We're the first to admit that, before the 2007-2009 Financial Crisis, our self-interest had started to overshadow our self-sacrifice. We had become so seduced by the glitter of the American Dream that I lost sight of its glory. But then that wakeup call came. The first few days of the financial crisis felt like the last day of a four-day Vegas trip. You know the one – where you live daring and carefree and throw all caution to the wind… the one where, although you really don’t know what the heck you’re doing, you throw that dice like a high roller and double down and hit 18 like the high-rolling gambler you are. The trip where, on the final morning, you suddenly feel irresponsible and reckless as you mentally calculate the little cash you have left as you fearfully check for a wedding ring. 

 

​After a few days, fear quickly turned into anger and frustration because most of us felt blindsided by the financial disappearing acts in the markets. But then, unexpectedly, something else started to tug at our subconscious. Although it would be far easier to ignore the rude intrusion and continue to blame uncontrolled traders and corrupt executives, feelings of regret, responsibility and guilt crept in as we tried to answer a question that in retrospect was as inevitable as it was disturbing:

 

Why did we allow things to get this out of control

 

​It would have been painful enough to look at our 401(k) statements if we were unaware that a day of reckoning was coming, but many of us had a gut feeling that a debt far costlier than our Visa bill was about to come due – the nagging sensation that most of us had tilted more toward the glitter than the glory.

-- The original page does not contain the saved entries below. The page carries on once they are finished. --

## src/rtl/mem_access_seq.sv

```systemverilog
// Byte-serial memory access sequencer: big-endian word/halfword/byte reads and writes
// over an 8-bit synchronous memory. Optional sign extension via MEM_SEQ_SIGN_EXT_EN.
module mem_access_seq (
  input  logic        clk,
  input  logic        reset_n,
  input  logic        start,
  input  logic        we,
  input  logic [1:0]  size,
  input  logic        sign,
  input  logic [7:0]  addr,
  input  logic [31:0] wdata,
  input  logic [7:0]  mem_rdata,
  output logic [7:0]  mem_addr,
  output logic [7:0]  mem_wdata,
  output logic        mem_we,
  output logic [31:0] rdata,
  output logic        busy,
  output logic        done,
  output logic        err
);

  typedef enum logic [1:0] {IDLE, WR, RD, RDRAIN} state_t;

  state_t      state_q;
  logic [1:0]  rem_q;
  logic [1:0]  size_q;
  logic        first_q;
  logic [23:0] wsh_q;
  logic [23:0] rsh_q;
  logic [7:0]  mem_addr_q;
  logic [7:0]  mem_wdata_q;
  logic        mem_we_q;
  logic [31:0] rdata_q;
  logic        busy_q;
  logic        done_q;
  logic        err_q;

  logic        req_word;
  logic        req_half;
  logic        aligned_d;
  logic [1:0]  len_m1_d;
  logic [31:0] wsh_init_d;
  logic [31:0] rd_full_d;
  logic        ext_bit_d;
  logic [31:0] rdata_d;

`ifdef MEM_SEQ_SIGN_EXT_EN
  logic sign_q;
`else
  logic unused_sign;
  assign unused_sign = sign;
`endif

  always_comb begin
    req_word   = (size == 2'b00);
    req_half   = (size == 2'b01);
    aligned_d  = req_word ? (addr[1:0] == 2'b00) : (req_half ? !addr[0] : 1'b1);
    len_m1_d   = req_word ? 2'd3 : (req_half ? 2'd1 : 2'd0);
    // Left-justify the bytes to send so the MSB byte always leaves first.
    wsh_init_d = req_word ? wdata : (req_half ? {wdata[15:0], 16'h0000} : {wdata[7:0], 24'h000000});
    rd_full_d  = {rsh_q, mem_rdata};
`ifdef MEM_SEQ_SIGN_EXT_EN
    ext_bit_d  = sign_q & ((size_q == 2'b01) ? rd_full_d[15] : rd_full_d[7]);
`else
    ext_bit_d  = 1'b0;
`endif
    case (size_q)
      2'b00:   rdata_d = rd_full_d;
      2'b01:   rdata_d = {{16{ext_bit_d}}, rd_full_d[15:0]};
      default: rdata_d = {{24{ext_bit_d}}, rd_full_d[7:0]};
    endcase
  end

  always_ff @(posedge clk) begin
    if (!reset_n) begin
      state_q     <= IDLE;
      rem_q       <= '0;
      size_q      <= '0;
      first_q     <= 1'b0;
      wsh_q       <= '0;
      rsh_q       <= '0;
      mem_addr_q  <= '0;
      mem_wdata_q <= '0;
      mem_we_q    <= 1'b0;
      rdata_q     <= '0;
      busy_q      <= 1'b0;
      done_q      <= 1'b0;
      err_q       <= 1'b0;
`ifdef MEM_SEQ_SIGN_EXT_EN
      sign_q      <= 1'b0;
`endif
    end else begin
      done_q <= 1'b0;
      err_q  <= 1'b0;
      case (state_q)
        IDLE: begin
          if (start) begin
            if (!aligned_d) begin
              done_q <= 1'b1;
              err_q  <= 1'b1;
            end else begin
              mem_addr_q <= addr;
              if (we) mem_wdata_q <= wsh_init_d[31:24];
              mem_we_q   <= we;
              busy_q     <= 1'b1;
              rem_q      <= len_m1_d;
              size_q     <= req_word ? 2'b00 : (req_half ? 2'b01 : 2'b10);
              wsh_q      <= wsh_init_d[23:0];
              rsh_q      <= '0;
              first_q    <= 1'b1;
`ifdef MEM_SEQ_SIGN_EXT_EN
              sign_q     <= sign;
`endif
              state_q    <= we ? WR : RD;
            end
          end
        end
        WR: begin
          if (rem_q == 2'd0) begin
            mem_we_q <= 1'b0;
            busy_q   <= 1'b0;
            done_q   <= 1'b1;
            state_q  <= IDLE;
          end else begin
            mem_addr_q  <= mem_addr_q + 8'd1;
            mem_wdata_q <= wsh_q[23:16];
            wsh_q       <= {wsh_q[15:0], 8'h00};
            rem_q       <= rem_q - 2'd1;
          end
        end
        RD: begin
          // Memory data lags the address by one cycle, so skip capture on the first edge.
          first_q <= 1'b0;
          if (!first_q) rsh_q <= {rsh_q[15:0], mem_rdata};
          if (rem_q == 2'd0) begin
            state_q <= RDRAIN;
          end else begin
            mem_addr_q <= mem_addr_q + 8'd1;
            rem_q      <= rem_q - 2'd1;
          end
        end
        RDRAIN: begin
          rdata_q <= rdata_d;
          busy_q  <= 1'b0;
          done_q  <= 1'b1;
          state_q <= IDLE;
        end
        default: state_q <= IDLE;
      endcase
    end
  end

  assign mem_addr  = mem_addr_q;
  assign mem_wdata = mem_wdata_q;
  assign mem_we    = mem_we_q;
  assign rdata     = rdata_q;
  assign busy      = busy_q;
  assign done      = done_q;
  assign err       = err_q;

endmodule
```

## config.mk

```make
export PLATFORM = sky130hd
export DESIGN_NAME = mem_access_seq
export DESIGN_NICKNAME = d
export VERILOG_FILES = /design/src/rtl/mem_access_seq.sv
export SDC_FILE = /design/constraint.sdc
export NUM_CORES = 1
export LEC_CHECK = 0
export CAP_MARGIN = 40
export CELL_PAD_IN_SITES_DETAIL_PLACEMENT = 1
export CELL_PAD_IN_SITES_GLOBAL_PLACEMENT = 1
export CORE_UTILIZATION = 25
export DETAILED_ROUTE_END_ITERATION = 10
export PLACE_DENSITY_LB_ADDON = 0.1
export SLEW_MARGIN = 0
export SYNTH_ARGS = -nofsm -noshare
export SYNTH_HDL_FRONTEND = slang
export SYNTH_SLANG_ARGS = --single-unit
```

## constraint.sdc

```tcl
create_clock -name clk -period 2.5 [get_ports clk]
set_clock_uncertainty 0.2 [all_clocks]
set_input_delay 0.5 -clock clk [delete_from_list [all_inputs] [get_ports clk]]
set_output_delay 0.5 -clock clk [all_outputs]
set_load 0.01 [all_outputs]
```

# ---- After elaboration in Yosys (flattened, before gate mapping)
# Index checks and enable logic that the tools add are counted.
dict set report word_totals {
  latch_bits 0
  ff_bits 107
  mem_bits_ro 0
  mem_count 0
  ramBits 0
}
dict set report classes {
  shifts 0
  n_reduce_logical 21
  order_cmp 0
  n_addsub 2
  n_div 0
  mux 48
  eq_ne 13
  n_bitwise 0
  multipliers 0
}
# op n
set op_table {}
lappend op_table {{two-way mux 24 bit} 6}
lappend op_table {{one-hot mux 24 bit (2 select lines)} 2}
lappend op_table {{two-way mux 32 bit} 2}
lappend op_table {{one-hot mux 32 bit (2 select lines)} 1}
lappend op_table {{two-way mux 8 bit} 7}
lappend op_table {{one-hot mux 8 bit (2 select lines)} 2}
lappend op_table {{AND reduction 4 bit} 6}
lappend op_table {{two-way mux 2 bit} 11}
lappend op_table {{inequality test 2 bit, second input constant} 8}
lappend op_table {{two-way mux 1 bit} 11}
lappend op_table {{logical NOT 2 bit} 5}
lappend op_table {{adder 8 x 1 -> 8 bit, second input constant} 1}
lappend op_table {{one-hot mux 2 bit (4 select lines)} 1}
lappend op_table {{equality test 2 x 1 -> 1 bit, second input constant} 3}
lappend op_table {{one-hot mux 1 bit (3 select lines)} 2}
lappend op_table {{AND reduction 3 bit} 2}
lappend op_table {{nonzero test 2 bit} 3}
lappend op_table {{AND reduction 5 bit} 1}
lappend op_table {{equality test 2 bit, second input constant} 2}
lappend op_table {{one-hot mux 1 bit (2 select lines)} 2}
lappend op_table {{one-hot mux 2 bit (2 select lines)} 1}
lappend op_table {{nonzero test 3 bit} 1}
lappend op_table {{AND reduction 2 bit} 1}
lappend op_table {{OR reduction 2 bit} 1}
lappend op_table {{2 further kinds} 2}

# ---- Longest topological paths before layout
dict set report logic_depth {
  word_depth 7
  ltp_mapped 9
  mapped_depth_nobuf 6
}

# ---- Worst setup path after synthesis
# No wires, ideal clock.
dict set report synth_path {
  kind {reg-to-reg}
  startpoint {register state_q[0]}
  endpoint {register rem_q[1]}
  synth_period_minus_slack_ns 1.952
  stages_incl_launch_ff 9
  arrival_ns 1.616
  t_required_ns 2.164
  slack_ns 0.548
  path_buffers 2
  path_cell_list {dfxtp_1 inv_1 ha_1 buf_6 a21boi_2 o21a_1 buf_6 a2111oi_0 a211oi_1}
}
dict set report synth_via {
  elab_chain_cells 4
  word_cells_on_any_way 10
  cone_classes {eq/ne: 5; mux: 1; reduce/logical: 4}
}
# item line
set synth_rtl {}
lappend synth_rtl {{start, declared} 24} ;# state_t state_q;
lappend synth_rtl {{start signal, assigned} 114} ;# state_q <= we ? WR : RD;
lappend synth_rtl {{equality test 2 bit or equality test 2 x 1 -> 1 bit (tied branches)} 95} ;# case (state_q)
lappend synth_rtl {{OR reduction 2 bit (no line)} n/a}
lappend synth_rtl {{inequality test 2 bit (no line) or nonzero test 2 bit (tied branches)} n/a}
lappend synth_rtl {{AND reduction 4 bit (no line)} n/a}
lappend synth_rtl {{end signal, assigned} 106} ;# rem_q <= len_m1_d;
lappend synth_rtl {{end signal, assigned} 128} ;# rem_q <= rem_q - 2'd1;
lappend synth_rtl {{end signal, assigned} 139} ;# rem_q <= rem_q - 2'd1;
lappend synth_rtl {{end, declared} 25} ;# logic [1:0] rem_q;
# Parallel ways exist; a longest one is shown, timed or not.
# A chain may end at the register's enable or synchronous reset.

# ---- Worst setup path after layout
dict set report layout_path {
  startpoint {register state_q[0]}
  endpoint {register mem_wdata_q[5], in the netlist mem_wdata[5]}
}
dict set report layout_via {
  elab_chain_cells 3
  word_cells_on_any_way 9
  cone_classes {eq/ne: 5; mux: 1; reduce/logical: 3}
}
# item line
set layout_rtl {}
lappend layout_rtl {{equality test 2 x 1 -> 1 bit or logical NOT 2 bit (tied branches)} 95}
lappend layout_rtl {{inequality test 2 bit (no line) or nonzero test 2 bit (tied branches)} n/a}
lappend layout_rtl {{AND reduction 5 bit (no line)} n/a}
lappend layout_rtl {{end signal, assigned} 103} ;# if (we) mem_wdata_q <= wsh_init_d[31:24];
lappend layout_rtl {{end signal, assigned} 126} ;# mem_wdata_q <= wsh_q[23:16];
lappend layout_rtl {{end, declared} 31} ;# logic [7:0] mem_wdata_q;
# Parallel ways exist; a longest one is shown, timed or not.

==> summary by stage <==
Clocking
The longest clock path from root to sink contains 2 buffers. The hold-fix buffer count after cts is 0. Clock-pin slew was measured on the worst setup and hold paths at 70 ps. The clock tree from TritonCTS is done. Once the clock tree was built, the resizer swapped 0 gates to a different size. At the later pin of the worst-skew pair, clock insertion delay measures 360 ps. The number of sinks handled by clock tree synthesis is 107. In this run the clock root is driven by a clkbuf_16. In this run, CTS created clock tree buffers numbering 9. CTS built an H-tree with a depth of 3. Buffers added to address setup during post-CTS repair amount to 0.

Synth
By area the synthesized netlist is led by dfxtp_1 43%, a21oi_1 8.8%, mux2i_1 4.0%. Counting every instance in the synthesized netlist gives approximately 560. The share of synthesized registers carrying an async set or reset is 0%.

The proportion of synthesized chip area in sequential cells is 43.0%. After synthesis, the share of cell area in mux cells is roughly 7.6%. The adder and majority cell fraction of the synthesized area is 1.76%. After synthesis the netlist holds a flip-flop and latch count of 107. The mean post-synth cell area is 8.93 um2. The commonest register cell after synthesis is dfxtp_1. The number of warnings issued by yosys is 0. The fraction of synthesized cell area in xor and xnor cells is 0%. The synthesized design contains 0 enable-type register cells. The top-area cell type share of the netlist area is 43.0%. Of the total synthesized cell area, the portion taken by AND, OR, NAND and NOR gates is between 10% and 20%. Counting distinct cell types in the post-synthesis netlist gives 51. Summed over all instances, the cell type with the most area after synthesis is dfxtp_1.

The synthesized netlist devotes 25.6% of its cell area to compound gates. After synthesis, the largest family of logic cells by area is compound AO/OA/AOI/OAI gates. The number of nets in the synthesized netlist is 620. The mapped netlist covers 0.00498 mm2.

Layout
The library cell used most frequently in the layout, excluding fill and tap cells, is dfxtp_1. The antenna diode instance count is 0. The number of fill cells in the layout is 2275. From synthesis to final layout, the design area changed by 36.8%.

The area occupied by multi-input gates is 0.00254 mm2. The footprint of the flip-flops and latches is 0.00214 mm2. After the last flow step, the layout net total stands at 725. The finished layout holds between 900 and 1000 standard cells, fillers aside. In the final layout, the share of cells above drive strength 1 is 14.1%. The library cells used most frequently in the layout, excluding fill and tap cells, are 107 x dfxtp_1, 105 x clkdlybuf4s50_1, 88 x a21oi_1.

Run status
The run finished with clean final reports.

Power
Dividing total power by cell area gives a power density of 1100 mW/mm2. The maximum vdd ir drop is 0.472 mV. Total power for the finished layout comes to roughly 7.5 mW. In this run the static leakage power is 2.41 nW.

Worst setup path
The top fanout value on the critical path is 13. Data arrives at the worst endpoint at between 2000 and 2500 ps. The worst setup path is launched from a register.

The critical path endpoint category is a register. The kind of critical path is reg2reg. The data required time at the worst endpoint is roughly 2600 ps.

Die
The die outline width is 143 um. For this configuration, the core starts out at a cell density of about a quarter. The die is 143 um tall.

The number of ports placed on the die boundary is 107. The placement row count is 51. The floorplan step defined a die boundary enclosing 0.0205 mm2. The core region is ~0.020 mm2.

Placement
Routability-driven placement finished with a final weighted congestion of 0.707. The number of placed instances, taps included, is slightly above 900. Detailed placement finished with a half-perimeter wire length of about 12 mm. The total of buffers placed on input and output ports is 105.

Drt
The violation count after the first detailed-routing iteration is 260. The highest layer touched by signal routing is met4. The detail-routed net length per standard cell is approximately 18 um. The number of design rule violations left after detail routing is 0. In the detailed route, the total length drawn on met2 is approximately 7.5 mm. The number of vias after detailed routing is 4665. The detail route stage leaves a number of antenna-violating nets equal to 0. Summed over all nets, wire length on met3 after detailed routing comes to 564 um.

For this block, wires on met1 add up to 8.26 mm. The first detailed-routing pass ran for 4 iterations. The overall routed net length is roughly 17 mm. After detailed routing, the number of vias per cell comes to approximately 5.

Global route
The combined global-route utilization of all metal layers is 16.8%. The initial antenna violation count is 0. The aggregate global routing overflow is 0. The global-route wire length before repair is 26.5 mm. Entering global routing, the biggest net connects 51 pins.

The number of global-route vias before repair is a little under 5000.

STA
The hold violation total from the final report is 0. The portion of the clock cycle consumed by the worst path in the final layout is between 90 and 100%. The worst slack on hold paths is 285 ps. The final count of negative-setup-slack endpoints is 0. The max-slew violation count came to 0. The minimum clock period after layout is 2260 ps.

The worst pin sits at a relative slew slack of between 50% and 60%. Setup repair after global routing left no endpoint under its margin. Derived from the worst setup path, the maximum achievable clock frequency is 0.443 GHz.

The transition at the pin with the smallest max-transition slack is between 600 and 700 ps.

Run
Max-cap violations in this run came to 0.

Worst hold path
The tightest min-delay check is of the reg2reg type.
## report_power, final
group | switching, mW | internal [mW]
Clock | 0.724 | 0.827
Combinational | 2.13 | 1.49
Sequential | 0.258 | 2.06
## cells in the mapped netlist, types with 5 or more instances
master / n
dfxtp_1: 107
a21oi_1: 88
nor2_1: 40
o21ai_0: 34
clkbuf_1: 29
nand4_1: 28
nor2b_1: 27
a211oi_1: 21
mux2i_1: 20
nand2_1: 20
mux2_2: 16
buf_2: 14
o221a_2: 10
a22oi_1: 8
nor4b_1: 8
o211ai_1: 8
ha_1: 7
inv_1: 7
a32o_1: 5
nor3_1: 5
## routing by layer
metal / vias up / GRT usage (%)
li1: 2287 / -
met1: 2283 / 23.2
met2: 82 / 26.6
met3: 13 / 2.52
met4: 0 / 5.26
met5: - / 0
## cells by family (layout without fill, tap and decap cells)
group                    after synthesis  after routing
flip-flops                           107            107
buffers and inverters                 63            173
multiplexers                          36             36
AO/OA/AOI/OAI                        200            200
adder cells (fa/ha/maj)                7              7
AND/OR/NAND/NOR                      145            145
## through the flow
step | utilization (%) | cell area [um2] | setup slack, ps | setup TNS [ps]
6_report | 34.9 | 6810 | 241 | 0
3_5_place_dp | 33.3 | 6490 | -108 | -1740
2_1_floorplan | - | 4980 | 548 | 0
4_1_cts | 34.9 | 6810 | 225 | 0
5_1_grt | 34.9 | 6810 | 85.3 | 0
3_3_place_gp | 33.3 | 6490 | -77.5 | -900
## area by class of cell
class                           instances  share of cell area (%)
Sequential cell                       107                    31.4
Timing Repair Buffer                  148                    21.3
Inverter                                9                   0.496
Multi-Input combinational cell        388                    37.3
Clock inverter                          6                    1.18
Clock buffer                           10                    3.51
Tap cell                              265                    4.87
## sequential cells by signal, indices dropped and copies added (netlist names)
name and cells:
mem_addr 8, rem_q 2, first_q 1, done 1, mem_we 1, rsh_q 24, size_q 2, rdata 32
state_q 2, busy 1, mem_wdata 8, err 1, wsh_q 24
## worst max-delay path, cell delays in order, from the launching register on
cell and delay [ps]:
dfxtp_1 400, inv_1 110, ha_1 250, buf_4 180
o21a_1 210, buf_4 180, nand2_1 390, o221a_2 280
## worst paths after layout
path | to | cells after the start | slack (ps) | startpoint
worst max register to register | mem_wdata[5] | 7 | 240 | state_q[0]
worst max-delay path | mem_wdata[5] | 7 | 240 | state_q[0]
worst min register to register | wsh_q[5] | 2 | 290 | wsh_q[5]
worst min-delay path | wsh_q[5] | 2 | 290 | wsh_q[5]
(Power assumes the default switching activity.)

We already knew it happened on Wall Street, where a few bad apples show contempt for responsible governance and even the most minimal discipline and compromise morality and ethics for nothing more than quick wealth. We already knew it dominated Congress, where our leaders use our tax dollars as their very own re-election fund, and often sell us out to the highest bidder. But we also knew that the trend extended beyond Washington and Wall Street.

 

From the edge of the abyss – where an international crisis of confidence crashed into a citizen’s crisis of conscious – it was impossible to ignore in that moment that we all needed to make changes.